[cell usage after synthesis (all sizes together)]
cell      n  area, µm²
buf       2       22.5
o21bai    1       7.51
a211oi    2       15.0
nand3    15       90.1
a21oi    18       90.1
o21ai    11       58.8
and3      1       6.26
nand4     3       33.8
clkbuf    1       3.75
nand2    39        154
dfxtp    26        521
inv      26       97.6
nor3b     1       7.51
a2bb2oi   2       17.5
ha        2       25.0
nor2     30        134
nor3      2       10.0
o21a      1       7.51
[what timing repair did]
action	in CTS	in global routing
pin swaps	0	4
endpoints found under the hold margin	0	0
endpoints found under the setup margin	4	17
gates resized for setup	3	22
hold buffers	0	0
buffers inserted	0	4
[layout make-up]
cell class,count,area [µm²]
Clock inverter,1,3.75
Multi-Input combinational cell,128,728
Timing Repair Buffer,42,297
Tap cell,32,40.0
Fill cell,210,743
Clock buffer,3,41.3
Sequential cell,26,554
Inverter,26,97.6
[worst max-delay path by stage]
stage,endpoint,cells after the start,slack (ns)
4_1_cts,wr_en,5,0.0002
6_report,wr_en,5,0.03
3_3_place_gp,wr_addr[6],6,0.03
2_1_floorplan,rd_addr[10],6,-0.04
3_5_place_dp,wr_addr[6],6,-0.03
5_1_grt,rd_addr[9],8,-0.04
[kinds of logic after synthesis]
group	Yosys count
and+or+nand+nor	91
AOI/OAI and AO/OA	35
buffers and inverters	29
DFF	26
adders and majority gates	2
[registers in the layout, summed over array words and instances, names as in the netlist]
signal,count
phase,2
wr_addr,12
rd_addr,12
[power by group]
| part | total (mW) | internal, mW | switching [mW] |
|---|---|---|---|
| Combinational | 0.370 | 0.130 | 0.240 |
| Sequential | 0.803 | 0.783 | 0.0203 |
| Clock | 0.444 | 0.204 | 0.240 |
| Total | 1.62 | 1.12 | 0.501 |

TASK TO COMPLETE:
From the records, copy out each line that includes the string "gates".

RESPONSE AREA:
gates resized for setup	3	22
adders and majority gates	2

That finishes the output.